§ **Task inputs**:
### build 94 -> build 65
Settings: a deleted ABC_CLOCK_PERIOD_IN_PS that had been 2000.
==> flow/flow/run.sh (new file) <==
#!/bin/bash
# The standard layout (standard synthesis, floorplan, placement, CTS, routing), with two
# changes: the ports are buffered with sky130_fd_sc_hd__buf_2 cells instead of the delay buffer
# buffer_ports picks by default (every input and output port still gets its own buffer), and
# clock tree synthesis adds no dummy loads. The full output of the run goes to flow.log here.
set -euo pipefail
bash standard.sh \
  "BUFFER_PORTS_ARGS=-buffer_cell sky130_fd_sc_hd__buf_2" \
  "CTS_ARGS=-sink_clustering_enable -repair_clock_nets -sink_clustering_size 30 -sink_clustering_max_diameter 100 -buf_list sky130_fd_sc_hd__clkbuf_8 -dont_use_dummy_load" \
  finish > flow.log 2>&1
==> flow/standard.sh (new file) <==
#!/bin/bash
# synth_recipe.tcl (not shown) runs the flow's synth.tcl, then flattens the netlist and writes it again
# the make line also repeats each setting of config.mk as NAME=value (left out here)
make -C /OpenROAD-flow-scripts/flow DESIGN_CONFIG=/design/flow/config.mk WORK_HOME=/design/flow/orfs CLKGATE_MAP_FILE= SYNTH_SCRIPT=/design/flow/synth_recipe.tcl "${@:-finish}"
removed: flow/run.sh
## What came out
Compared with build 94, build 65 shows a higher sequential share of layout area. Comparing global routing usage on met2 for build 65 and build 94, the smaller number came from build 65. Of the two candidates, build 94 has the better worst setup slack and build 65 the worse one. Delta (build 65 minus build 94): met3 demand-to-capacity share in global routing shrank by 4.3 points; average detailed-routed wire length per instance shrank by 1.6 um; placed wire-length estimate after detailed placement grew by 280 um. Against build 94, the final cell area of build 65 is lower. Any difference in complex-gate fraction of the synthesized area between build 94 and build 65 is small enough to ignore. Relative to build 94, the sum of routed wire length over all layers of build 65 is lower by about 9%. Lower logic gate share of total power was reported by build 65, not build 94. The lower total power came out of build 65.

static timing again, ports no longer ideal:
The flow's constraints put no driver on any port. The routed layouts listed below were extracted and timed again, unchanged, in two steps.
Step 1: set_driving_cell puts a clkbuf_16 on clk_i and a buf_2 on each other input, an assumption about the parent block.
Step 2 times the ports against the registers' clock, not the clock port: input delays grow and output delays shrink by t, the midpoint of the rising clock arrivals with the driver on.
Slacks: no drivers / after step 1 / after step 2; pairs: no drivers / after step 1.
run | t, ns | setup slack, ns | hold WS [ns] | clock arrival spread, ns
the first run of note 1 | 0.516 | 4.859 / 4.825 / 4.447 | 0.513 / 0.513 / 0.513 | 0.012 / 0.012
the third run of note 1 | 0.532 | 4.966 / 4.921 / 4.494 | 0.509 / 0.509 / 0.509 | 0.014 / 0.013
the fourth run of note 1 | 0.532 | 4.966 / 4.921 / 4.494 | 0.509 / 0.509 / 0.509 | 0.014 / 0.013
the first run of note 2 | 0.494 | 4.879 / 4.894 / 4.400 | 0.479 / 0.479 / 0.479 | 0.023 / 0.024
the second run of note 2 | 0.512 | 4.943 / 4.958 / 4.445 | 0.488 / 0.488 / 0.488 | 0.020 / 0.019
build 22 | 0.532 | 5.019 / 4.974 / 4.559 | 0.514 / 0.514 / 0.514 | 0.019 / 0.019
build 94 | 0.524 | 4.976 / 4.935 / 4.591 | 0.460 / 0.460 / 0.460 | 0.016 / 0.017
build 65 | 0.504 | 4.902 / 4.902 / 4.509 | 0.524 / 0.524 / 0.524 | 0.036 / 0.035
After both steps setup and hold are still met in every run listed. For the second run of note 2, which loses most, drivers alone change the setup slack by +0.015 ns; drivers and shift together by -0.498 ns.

§ **Your goal**: Taking no liberties, give the material above again in full.

§ **Task output**:
### build 94 -> build 65
Settings: a deleted ABC_CLOCK_PERIOD_IN_PS that had been 2000.
==> flow/flow/run.sh (new file) <==
#!/bin/bash
# The standard layout (standard synthesis, floorplan, placement, CTS, routing), with two
# changes: the ports are buffered with sky130_fd_sc_hd__buf_2 cells instead of the delay buffer
# buffer_ports picks by default (every input and output port still gets its own buffer), and
# clock tree synthesis adds no dummy loads. The full output of the run goes to flow.log here.
set -euo pipefail
bash standard.sh \
  "BUFFER_PORTS_ARGS=-buffer_cell sky130_fd_sc_hd__buf_2" \
  "CTS_ARGS=-sink_clustering_enable -repair_clock_nets -sink_clustering_size 30 -sink_clustering_max_diameter 100 -buf_list sky130_fd_sc_hd__clkbuf_8 -dont_use_dummy_load" \
  finish > flow.log 2>&1
==> flow/standard.sh (new file) <==
#!/bin/bash
# synth_recipe.tcl (not shown) runs the flow's synth.tcl, then flattens the netlist and writes it again
# the make line also repeats each setting of config.mk as NAME=value (left out here)
make -C /OpenROAD-flow-scripts/flow DESIGN_CONFIG=/design/flow/config.mk WORK_HOME=/design/flow/orfs CLKGATE_MAP_FILE= SYNTH_SCRIPT=/design/flow/synth_recipe.tcl "${@:-finish}"
removed: flow/run.sh
## What came out
Compared with build 94, build 65 shows a higher sequential share of layout area. Comparing global routing usage on met2 for build 65 and build 94, the smaller number came from build 65. Of the two candidates, build 94 has the better worst setup slack and build 65 the worse one. Delta (build 65 minus build 94): met3 demand-to-capacity share in global routing shrank by 4.3 points; average detailed-routed wire length per instance shrank by 1.6 um; placed wire-length estimate after detailed placement grew by 280 um. Against build 94, the final cell area of build 65 is lower. Any difference in complex-gate fraction of the synthesized area between build 94 and build 65 is small enough to ignore. Relative to build 94, the sum of routed wire length over all layers of build 65 is lower by about 9%. Lower logic gate share of total power was reported by build 65, not build 94. The lower total power came out of build 65.

static timing again, ports no longer ideal:
The flow's constraints put no driver on any port. The routed layouts listed below were extracted and timed again, unchanged, in two steps.
Step 1: set_driving_cell puts a clkbuf_16 on clk_i and a buf_2 on each other input, an assumption about the parent block.
Step 2 times the ports against the registers' clock, not the clock port: input delays grow and output delays shrink by t, the midpoint of the rising clock arrivals with the driver on.
Slacks: no drivers / after step 1 / after step 2; pairs: no drivers / after step 1.
run | t, ns | setup slack, ns | hold WS [ns] | clock arrival spread, ns
the first run of note 1 | 0.516 | 4.859 / 4.825 / 4.447 | 0.513 / 0.513 / 0.513 | 0.012 / 0.012
the third run of note 1 | 0.532 | 4.966 / 4.921 / 4.494 | 0.509 / 0.509 / 0.509 | 0.014 / 0.013
the fourth run of note 1 | 0.532 | 4.966 / 4.921 / 4.494 | 0.509 / 0.509 / 0.509 | 0.014 / 0.013
the first run of note 2 | 0.494 | 4.879 / 4.894 / 4.400 | 0.479 / 0.479 / 0.479 | 0.023 / 0.024
the second run of note 2 | 0.512 | 4.943 / 4.958 / 4.445 | 0.488 / 0.488 / 0.488 | 0.020 / 0.019
build 22 | 0.532 | 5.019 / 4.974 / 4.559 | 0.514 / 0.514 / 0.514 | 0.019 / 0.019
build 94 | 0.524 | 4.976 / 4.935 / 4.591 | 0.460 / 0.460 / 0.460 | 0.016 / 0.017
build 65 | 0.504 | 4.902 / 4.902 / 4.509 | 0.524 / 0.524 / 0.524 | 0.036 / 0.035
After both steps setup and hold are still met in every run listed. For the second run of note 2, which loses most, drivers alone change the setup slack by +0.015 ns; drivers and shift together by -0.498 ns.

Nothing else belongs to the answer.